File: config.mk
export PLATFORM = sky130hd
export DESIGN_NAME = ext_irq_sfr
export DESIGN_NICKNAME = d
export VERILOG_FILES = /design/src/ext_irq_pkg.sv /design/src/ext_irq_sfr.sv /design/src/pin_edge_detect.sv
export SDC_FILE = /design/constraint.sdc
export NUM_CORES = 1
export LEC_CHECK = 0
export ABC_AREA = 1
export BUFFER_PORTS_ARGS = -buffer_cell sky130_fd_sc_hd__buf_2
export CAP_MARGIN = 20
export CORE_ASPECT_RATIO = 0.5
export CORE_MARGIN = 2
export CORE_UTILIZATION = 25
export DETAILED_ROUTE_END_ITERATION = 8
export PLACE_DENSITY = 0.47
export REMOVE_ABC_BUFFERS = 1
export SETUP_SLACK_MARGIN = 0.1
export SYNTH_ARGS = -nofsm -noshare
export SYNTH_HDL_FRONTEND = slang
export SYNTH_SLANG_ARGS = --single-unit
File: constraint.sdc
create_clock -name ref_clk_in -period 1.2 [get_ports ref_clk_in]
set_input_delay 0.06 -clock ref_clk_in [delete_from_list [all_inputs] [get_ports ref_clk_in]]
set_output_delay 0.06 -clock ref_clk_in [all_outputs]
set_load 0.1 [all_outputs]
File: src/ext_irq_pkg.sv
// Constants shared by the extended interrupt register unit and its pin edge detector.
// Assumes a single core clock and an active-low asynchronous reset in every user.
//
// Functional notes
// [RQ1] Timer 2 count low byte at address cch, read/write, resets to 00.
// [RQ2] Timer 2 count high byte at address cdh, read/write, resets to 00.
// [RQ3] Source flag register at 91h resets to 08; top nibble writable, low nibble read-only.
// [RQ4] Falling edge on active-low source 5 pin sets flag bit 7.
// [RQ5] Rising edge on source 4 pin sets flag bit 6.
// [RQ6] Falling edge on active-low source 3 pin sets flag bit 5.
// [RQ7] Rising edge on source 2 pin sets flag bit 4.
// [RQ8] Hardware never clears source flags; software clears each by writing zero.
// [RQ9] Software writing one to a source flag raises its request when enabled.
// [RQ10] Extended control register at d8h resets to 40; bits 7-4 writable, 3-0 read-only. The unit holds bit 6 at one and ignores writes to it.
// [RQ11] Control bit 7 set doubles the second serial port baud rate.
// [RQ12] Control bit 5 gates power-fail requests; zero suppresses, one allows.
// [RQ13] Control bit 4 is the power-fail flag, set by a power-fail pin event.
// [RQ14] Power-fail request stays pending while its flag is set; software must clear it.
// [RQ15] Software writing one to the power-fail flag raises a request when enabled.
// [RQ16] Enable register at e8h resets to e0; top nibble read-only, low nibble writable.
// [RQ17] Enable bits 3 to 0 enable sources 5, 4, 3, 2 respectively.
// [RQ18] Enable bits 7-5 read one; bit 4 reads zero and ignores writes.
// [RQ19] Timer 2 overflow flag is set when the 16-bit count rolls over from ffff.
// [RQ20] Each source request is high exactly while its flag and enable are both one.
// [RQ21] Pin edges come from synchronized samples compared on successive clocks, once per edge.

package ext_irq_pkg;

  // ------------------------------------------------------------------
  // Register addresses
  // ------------------------------------------------------------------
  localparam logic [7:0] ADDR_SOURCE_FLAGS   = 8'h91;
  localparam logic [7:0] ADDR_COUNT_LOW      = 8'hcc;
  localparam logic [7:0] ADDR_COUNT_HIGH     = 8'hcd;
  localparam logic [7:0] ADDR_EXT_CONTROL    = 8'hd8;
  localparam logic [7:0] ADDR_SOURCE_ENABLES = 8'he8;

  // ------------------------------------------------------------------
  // Values after reset
  // ------------------------------------------------------------------
  localparam logic [7:0]  RESET_SOURCE_FLAGS   = 8'h08;
  localparam logic [7:0]  RESET_COUNT_LOW      = 8'h00;
  localparam logic [7:0]  RESET_COUNT_HIGH     = 8'h00;
  localparam logic [7:0]  RESET_EXT_CONTROL    = 8'h40;
  localparam logic [7:0]  RESET_SOURCE_ENABLES = 8'he0;
  localparam logic [7:0]  UNMAPPED_READ        = 8'h00;
  localparam logic [15:0] COUNT_ROLLOVER       = 16'hffff;

  // ------------------------------------------------------------------
  // Field positions
  // ------------------------------------------------------------------
  localparam int FLAG_FIELD_LSB    = 4;  // Source flags in bits 7:4.
  localparam int ENABLE_FIELD_LSB  = 0;  // Source enables in bits 3:0.
  localparam int BAUD_DOUBLER_BIT  = 7;
  localparam int PF_ENABLE_BIT     = 5;
  localparam int PF_FLAG_BIT       = 4;
  localparam logic [3:0] FLAGS_FIXED_LOW    = 4'h8;  // Bit 3 reads one, 2-0 zero.
  localparam logic [3:0] CONTROL_FIXED_LOW  = 4'h0;
  localparam logic [3:0] ENABLES_FIXED_HIGH = 4'he;  // Bits 7-5 one, bit 4 zero.
  localparam logic       CONTROL_FIXED_BIT6 = 1'b1;

  // ------------------------------------------------------------------
  // Pin vector layout inside the unit
  // ------------------------------------------------------------------
  localparam int PIN_COUNT   = 5;
  localparam int PIN_SRC2    = 0;
  localparam int PIN_SRC3    = 1;
  localparam int PIN_SRC4    = 2;
  localparam int PIN_SRC5    = 3;
  localparam int PIN_PF      = 4;
  localparam logic [4:0] PIN_RESET_LEVEL = 5'h0a;  // Idle level: active-low pins high.

endpackage

File: src/ext_irq_sfr.sv
// Extended interrupt register unit: source flags, enables, extended control and
// the Timer 2 count bytes, reached over the core's special-function register port.
// Assumes the core drives address, strobes and write data synchronously to ref_clk_in,
// and that the Timer 2 prescaler outside supplies a one-cycle count tick.

`timescale 1ns/1ps
`default_nettype none

module ext_irq_sfr
  import ext_irq_pkg::*;
(
  input  wire logic        ref_clk_in,
  input  wire logic        resetn_in,
  input  wire logic [7:0]  sfr_addr_in,
  input  wire logic        sfr_wr_in,
  input  wire logic        sfr_rd_in,
  input  wire logic [7:0]  sfr_wdata_in,
  output logic      [7:0]  sfr_rdata_out,
  input  wire logic        source5_request_pin_low_in,
  input  wire logic        source4_request_pin_in,
  input  wire logic        source3_request_pin_low_in,
  input  wire logic        source2_request_pin_in,
  input  wire logic        power_fail_pin_in,
  input  wire logic        timer2_tick_in,
  output logic             source5_irq_out,
  output logic             source4_irq_out,
  output logic             source3_irq_out,
  output logic             source2_irq_out,
  output logic             power_fail_irq_out,
  output logic             serial1_baud_doubler_out,
  output logic      [15:0] timer2_count_bits_out,
  output logic             timer2_overflow_flag_out
);
  import ext_irq_pkg::*;

  // ------------------------------------------------------------------
  // State
  // ------------------------------------------------------------------
  // Flag and enable nibbles are ordered 5,4,3,2 from bit 3 down to bit 0.
  typedef struct packed {
    logic [3:0]  source_flags;
    logic [3:0]  source_enables;
    logic        serial1_baud_doubler;
    logic        power_fail_enable;
    logic        power_fail_flag;
    logic [15:0] count;
    logic        overflow;
    logic [7:0]  rdata;
  } sfr_state_t;

  sfr_state_t           state_ff;
  sfr_state_t           nxt_state;
  logic [PIN_COUNT-1:0] pins;
  logic [PIN_COUNT-1:0] rise;
  logic [PIN_COUNT-1:0] fall;
  logic [3:0]           source_events;
  logic                 power_fail_event;
  logic [3:0]           irq_vector;

  // Address match shared by the write and read paths.
  function automatic logic addr_hit(input logic [7:0] addr, input logic [7:0] target);
    addr_hit = (addr == target);
  endfunction

  // ------------------------------------------------------------------
  // Pin edges
  // ------------------------------------------------------------------
  assign pins[PIN_SRC2] = source2_request_pin_in;
  assign pins[PIN_SRC3] = source3_request_pin_low_in;
  assign pins[PIN_SRC4] = source4_request_pin_in;
  assign pins[PIN_SRC5] = source5_request_pin_low_in;
  assign pins[PIN_PF]   = power_fail_pin_in;

  pin_edge_detect u_pin_edge_detect (
    .ref_clk_in (ref_clk_in),
    .resetn_in  (resetn_in),
    .pins_in    (pins),
    .rise_out   (rise),
    .fall_out   (fall)
  );

  // Active-low sources fire on falling edges, the others on rising edges.
  assign source_events[3] = fall[PIN_SRC5];  // [RQ4]
  assign source_events[2] = rise[PIN_SRC4];  // [RQ5]
  assign source_events[1] = fall[PIN_SRC3];  // [RQ6]
  assign source_events[0] = rise[PIN_SRC2];  // [RQ7]
  assign power_fail_event = rise[PIN_PF];

  // ------------------------------------------------------------------
  // Next-state logic
  // ------------------------------------------------------------------
  // A pin event in the same cycle as a software clear wins, so no edge is lost.
  // The read image is taken before the same-cycle write lands.
  always_comb begin
    nxt_state          = state_ff;
    nxt_state.overflow = 1'b0;

    // Source flags: writable, set by pins, cleared only by software.
    if (sfr_wr_in && addr_hit(sfr_addr_in, ADDR_SOURCE_FLAGS)) begin  // [RQ3]
      nxt_state.source_flags = sfr_wdata_in[FLAG_FIELD_LSB +: 4];  // [RQ8] [RQ9]
    end
    nxt_state.source_flags = nxt_state.source_flags | source_events;

    // Extended control: bits 7,5,4 held; bit 6 and low nibble fixed.
    if (sfr_wr_in && addr_hit(sfr_addr_in, ADDR_EXT_CONTROL)) begin  // [RQ10]
      nxt_state.serial1_baud_doubler = sfr_wdata_in[BAUD_DOUBLER_BIT];
      nxt_state.power_fail_enable    = sfr_wdata_in[PF_ENABLE_BIT];
      nxt_state.power_fail_flag      = sfr_wdata_in[PF_FLAG_BIT];  // [RQ15]
    end
    nxt_state.power_fail_flag = nxt_state.power_fail_flag | power_fail_event;  // [RQ13]

    // Enables: only the low nibble stores; bit 4 ignores writes.
    if (sfr_wr_in && addr_hit(sfr_addr_in, ADDR_SOURCE_ENABLES)) begin  // [RQ16]
      nxt_state.source_enables = sfr_wdata_in[ENABLE_FIELD_LSB +: 4];  // [RQ17]
    end

    // Timer 2 count: a byte write overrides the tick for that byte.
    if (timer2_tick_in) begin
      nxt_state.count    = state_ff.count + 16'h0001;
      nxt_state.overflow = (state_ff.count == COUNT_ROLLOVER);  // [RQ19]
    end
    if (sfr_wr_in && addr_hit(sfr_addr_in, ADDR_COUNT_LOW)) begin
      nxt_state.count[7:0] = sfr_wdata_in;  // [RQ1]
    end
    if (sfr_wr_in && addr_hit(sfr_addr_in, ADDR_COUNT_HIGH)) begin
      nxt_state.count[15:8] = sfr_wdata_in;  // [RQ2]
    end

    // Read image, registered so read data comes from a flip-flop.
    if (sfr_rd_in) begin
      if (addr_hit(sfr_addr_in, ADDR_SOURCE_FLAGS)) begin
        nxt_state.rdata = {state_ff.source_flags, FLAGS_FIXED_LOW};  // [RQ3]
      end else if (addr_hit(sfr_addr_in, ADDR_EXT_CONTROL)) begin
        nxt_state.rdata = {state_ff.serial1_baud_doubler, CONTROL_FIXED_BIT6,
                           state_ff.power_fail_enable, state_ff.power_fail_flag,
                           CONTROL_FIXED_LOW};  // [RQ10]
      end else if (addr_hit(sfr_addr_in, ADDR_SOURCE_ENABLES)) begin
        nxt_state.rdata = {ENABLES_FIXED_HIGH, state_ff.source_enables};  // [RQ18]
      end else if (addr_hit(sfr_addr_in, ADDR_COUNT_LOW)) begin
        nxt_state.rdata = state_ff.count[7:0];  // [RQ1]
      end else if (addr_hit(sfr_addr_in, ADDR_COUNT_HIGH)) begin
        nxt_state.rdata = state_ff.count[15:8];  // [RQ2]
      end else begin
        nxt_state.rdata = UNMAPPED_READ;
      end
    end
  end

  // ------------------------------------------------------------------
  // State register
  // ------------------------------------------------------------------
  always_ff @(posedge ref_clk_in or negedge resetn_in) begin
    if (!resetn_in) begin
      state_ff <= '{source_flags:         RESET_SOURCE_FLAGS[7:4],
                    source_enables:       RESET_SOURCE_ENABLES[3:0],
                    serial1_baud_doubler: RESET_EXT_CONTROL[BAUD_DOUBLER_BIT],
                    power_fail_enable:    RESET_EXT_CONTROL[PF_ENABLE_BIT],
                    power_fail_flag:      RESET_EXT_CONTROL[PF_FLAG_BIT],
                    count:                {RESET_COUNT_HIGH, RESET_COUNT_LOW},
                    overflow:             1'b0,
                    rdata:                UNMAPPED_READ};
    end else begin
      state_ff <= nxt_state;
    end
  end

  // ------------------------------------------------------------------
  // Outputs
  // ------------------------------------------------------------------
  // Requests are levels: the core keeps seeing one until software clears the flag,
  // which is why an unserviced flag re-enters the handler.
  assign irq_vector               = state_ff.source_flags & state_ff.source_enables;  // [RQ20]
  assign source5_irq_out          = irq_vector[3];
  assign source4_irq_out          = irq_vector[2];
  assign source3_irq_out          = irq_vector[1];
  assign source2_irq_out          = irq_vector[0];
  assign power_fail_irq_out       = state_ff.power_fail_flag &
                                    state_ff.power_fail_enable;  // [RQ12] [RQ14]
  assign serial1_baud_doubler_out = state_ff.serial1_baud_doubler;  // [RQ11]
  assign timer2_count_bits_out    = state_ff.count;
  assign timer2_overflow_flag_out = state_ff.overflow;
  assign sfr_rdata_out            = state_ff.rdata;
endmodule

`default_nettype wire

File: src/pin_edge_detect.sv
// Pin synchronizer and edge detector for the external request pins.
// Assumes pins are asynchronous to ref_clk_in; outputs are one-cycle pulses on that clock.

`timescale 1ns/1ps
`default_nettype none

module pin_edge_detect
  import ext_irq_pkg::*;
(
  input  wire logic                 ref_clk_in,
  input  wire logic                 resetn_in,
  input  wire logic [PIN_COUNT-1:0] pins_in,
  output logic      [PIN_COUNT-1:0] rise_out,
  output logic      [PIN_COUNT-1:0] fall_out
);
  import ext_irq_pkg::*;

  typedef struct packed {
    logic [PIN_COUNT-1:0] meta;
    logic [PIN_COUNT-1:0] stage2;
    logic [PIN_COUNT-1:0] stage3;
    logic [PIN_COUNT-1:0] level;
    logic [PIN_COUNT-1:0] rise;
    logic [PIN_COUNT-1:0] fall;
  } edge_state_t;

  edge_state_t state_ff;
  edge_state_t nxt_state;

  // ------------------------------------------------------------------
  // Edge qualification
  // ------------------------------------------------------------------
  // The first stage feeds only the second. A level change is accepted once stages two
  // and three agree, so a glitch of one sample never produces an edge.
  always_comb begin
    nxt_state        = state_ff;
    nxt_state.meta   = pins_in;
    nxt_state.stage2 = state_ff.meta;
    nxt_state.stage3 = state_ff.stage2;
    for (int i = 0; i < PIN_COUNT; i++) begin
      nxt_state.rise[i] = 1'b0;
      nxt_state.fall[i] = 1'b0;
      if (state_ff.stage2[i] == state_ff.stage3[i] &&
          state_ff.stage3[i] != state_ff.level[i]) begin  // [RQ21]
        nxt_state.level[i] = state_ff.stage3[i];
        nxt_state.rise[i]  = state_ff.stage3[i];
        nxt_state.fall[i]  = ~state_ff.stage3[i];
      end
    end
  end

  // Reset loads the idle level so no edge fires when reset is released.
  always_ff @(posedge ref_clk_in or negedge resetn_in) begin
    if (!resetn_in) begin
      state_ff <= '{meta: PIN_RESET_LEVEL, stage2: PIN_RESET_LEVEL, stage3: PIN_RESET_LEVEL,
                    level: PIN_RESET_LEVEL, rise: '0, fall: '0};
    end else begin
      state_ff <= nxt_state;
    end
  end

  assign rise_out = state_ff.rise;
  assign fall_out = state_ff.fall;

endmodule

`default_nettype wire

==> flow_summary.ini <==
[status]
outcome = finished, violations left
violations = setup timing

[worst_setup_path]
worstPathMaxFanout = 5
reg2reg_depth = 7
critical_path.endpoint_type = output port
r2r_end = timer2_count_bits_out[12]
crit_arrival_ps = 1220
required_ps = 1140
crit_type = reg -> out
startpoint = timer2_count_bits_out[1]
cp-start-kind = flop
r2r_start = timer2_count_bits_out[5]
reg2reg_slack_ps = -60
crit_end = timer2_count_bits_out[1]

[sta]
setup_ws_ps = -76.73
fmax_ghz = 0.7833
setup_viol = 11
finalHoldViolCount = 0
finalMaxSlewViolations = 0
fin_crit_ps = 1277
rsz0062_at_grt = yes
tightest_slew_ps = 308.5
skew_ps = 5.626
timing.slew.headroom = 0.7936
period_share = 1.064

[global_routing]
track_usage = 0.1452
grt_pass1_wl_um = 15940
grt_overflow = 0
grt_pass1_vias = 2956
antenna_found_initial = 0
grt_max_degree = 37

[layout]
syn2layout_area_growth_pct = 56.71
fin_area_um2 = 5172
fillCellCount = 1283
postLayoutCoreUtil = 0.4050
fin_nets = 559
n_antenna_cell = 0
multi_input_area_um2 = 1623
register_area_um2 = 1548
layout-drive-gt1-share = 0.4451

[clocking]
clock_path_buffers = 2
clockRootBuffer = clkbuf_16
cts_num_sinks = 61
worstSkewPairLatency_ps = 330
cts_tree = done
cts-buffers-inserted = 9
clk_pin_slew_ps = 60
htreeDepth = 3

[synth]
async_flop_share = 1.000
synth_edf_count = 0
synth.distinct_cells = 33
syn-cell-area_um2 = 3301
synth_top_area_share = 0.4018
syn_inst = 416
ys_seq_area_frac = 0.4655
synthTopCellsByCount = nand2_1, nand3_1, dfrtp_1
synth-seq-cells = 61
ys.flop_type = dfrtp_1
yosysMostFrequentCell = nand2_1
ys_top_cells_by_area = dfrtp_1, nand2_1, nand3_1
ys_warn_count = 0
synth_top_area_cell = dfrtp_1
avgSynthCellArea_um2 = 7.934

[die]
die_w_um = 166.5
fp.dieH_um = 85.25
fp.coreArea_um2 = 12770
start_util = 0.2584
dieArea_um2 = 14190
rows = 29
pin_count = 57

[drt]
wl_per_cell_um = 14.22
wl_met3_um = 451
m1WireLength_um = 4823
dr.pass1.iters = 4
wl_um = 10050
via_per_inst = 4.352
drtIter0Drc = 187
vias = 3077
top_layer_used = met4
wl_met2_um = 4626
drc_errors = 0
final_antenna_net_count = 0

[placement]
dpl.hpwl_um = 7242
placed_cell_area_um2 = 4263
globalplace.congestion = 0.8445
port_buffers = 56

[power_and_ir_drop]
peakVddDrop_v = 0.0007239
p_clk_frac = 0.327
seqPwrFrac = 0.309
p_int_w = 0.005190
p_sw_frac = 0.3667
p_per_area_nw_per_um2 = 1585
pwr-share-comb = 0.364
power.leakage_nw = 2.581
power.switching_w = 0.003006

[job]
drv_cap = 0

[hold_path]
min_path_cells = 3
hold_path_class = in -> reg
[repair_timing]
action                                 in CTS  in global routing
setup buffers                              21                 12
endpoints found under the hold margin      60                  0
resized for setup                          68                 42
hold buffers                                6                  0
setup endpoints to repair                  45                 41
pin swaps                                  19                 26
[layer usage]
metal  track usage  vias to the layer above
met3       0.03358                       14
met1        0.2010                     1464
met5             0                        -
met4       0.04310                        0
li1              -                     1538
met2        0.2276                       61
[sequential cells by signal, indices dropped and copies added (netlist names)]
register,cells
state_ff,10
u_pin_edge_detect.state_ff,10
u_pin_edge_detect.rise_out,3
u_pin_edge_detect.nxt_state,10
u_pin_edge_detect.fall_out,2
serial1_baud_doubler_out,1
timer2_count_bits_out,16
timer2_overflow_flag_out,1
sfr_rdata_out,8
[per-stage QoR]
stage	cells	total power [W]	hold slack [ps]	setup slack, ps	TNS (ps)
CTS	701	0.008079	6.907	-40.66	-153.4
detailed placement	659	0.004989	-25.57	-131.4	-858.6
finish	707	0.008196	9.848	-76.73	-427.9
global placement	659	0.004987	-25.59	-90.76	-651.1
floorplan	390	0.003782	-235.6	-793.4	-11590
global route	707	0.008514	11.74	-164.9	-1435
[kinds of logic (layout without fill, tap and decap cells)]
kind of cell | count (synthesis) | count (layout) | synth area share
compound gates | 31 | 31 | 0.05231
xor+xnor | 5 | 5 | 0.01327
fa+ha+maj | 1 | 1 | 0.003790
buf+inv | 69 | 190 | 0.1084
flops | 61 | 61 | 0.4655
simple gates | 249 | 249 | 0.3567
[worst min path at each step]
stage               slack [ps]                         endpoint             from
finish                      10         timer2_count_bits_out[3]  sfr_wdata_in[3]
CTS                          7         timer2_count_bits_out[3]  sfr_wdata_in[3]
floorplan                 -240         serial1_baud_doubler_out        resetn_in
detailed placement         -30  u_pin_edge_detect.nxt_state[17]        resetn_in
global placement           -30  u_pin_edge_detect.nxt_state[17]        resetn_in
global route                10                     state_ff[28]  sfr_wdata_in[0]
[worst max-delay path, cell delays in order (launching register included)]
cell	delay, ps
dfrtp_2	450
buf_4	150
buf_6	120
buf_12	150
[power groups by stage]
stage | combinational, W | clock (W) | sequential [W]
global route | 0.00312 | 0.00284 | 0.00256
CTS | 0.00282 | 0.00274 | 0.00252
detailed placement | 0.00249 | 0 | 0.00250
finish | 0.00298 | 0.00268 | 0.00253
global placement | 0.00250 | 0 | 0.00249
floorplan | 0.000465 | 0 | 0.00332
[cells in the final DEF, fill, tap and decap left out, types with 6 or more instances in the layout]
cell type,n
a21oi_1,7
buf_12,23
buf_2,25
buf_4,51
buf_6,26
clkbuf_16,9
dfrtp_1,44
dfrtp_2,9
dfstp_2,8
dlygate4sd3_1,6
inv_1,26
inv_2,16
nand2_1,119
nand2_2,12
nand2_4,7
nand3_1,35
nand3_2,20
nor2_1,27
nor2_2,7
nor2_4,7
o21ai_0,15
[cell type report]
class / count / share of cell area
clock buffers: 9 / 0.04354
clock inverters: 7 / 0.01572
inverters: 43 / 0.03120
multi-input cells: 286 / 0.3137
flip-flops and latches: 61 / 0.2992
well taps: 170 / 0.04112
repair buffers: 131 / 0.2554
(Power assumes the default switching activity.)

- **EXERCISE GOAL**: Starting with the line above that holds "nxt_state.overflow = 1'b0;" and stopping with the line that holds "if (sfr_wr_in && addr_hit(sfr_addr_in, ADDR_SOURCE_ENABLES))", reproduce each line exactly, omitting all other lines.

- **WRITTEN RESPONSE**:
    nxt_state.overflow = 1'b0;

    // Source flags: writable, set by pins, cleared only by software.
    if (sfr_wr_in && addr_hit(sfr_addr_in, ADDR_SOURCE_FLAGS)) begin  // [RQ3]
      nxt_state.source_flags = sfr_wdata_in[FLAG_FIELD_LSB +: 4];  // [RQ8] [RQ9]
    end
    nxt_state.source_flags = nxt_state.source_flags | source_events;

    // Extended control: bits 7,5,4 held; bit 6 and low nibble fixed.
    if (sfr_wr_in && addr_hit(sfr_addr_in, ADDR_EXT_CONTROL)) begin  // [RQ10]
      nxt_state.serial1_baud_doubler = sfr_wdata_in[BAUD_DOUBLER_BIT];
      nxt_state.power_fail_enable    = sfr_wdata_in[PF_ENABLE_BIT];
      nxt_state.power_fail_flag      = sfr_wdata_in[PF_FLAG_BIT];  // [RQ15]
    end
    nxt_state.power_fail_flag = nxt_state.power_fail_flag | power_fail_event;  // [RQ13]

    // Enables: only the low nibble stores; bit 4 ignores writes.
    if (sfr_wr_in && addr_hit(sfr_addr_in, ADDR_SOURCE_ENABLES)) begin  // [RQ16]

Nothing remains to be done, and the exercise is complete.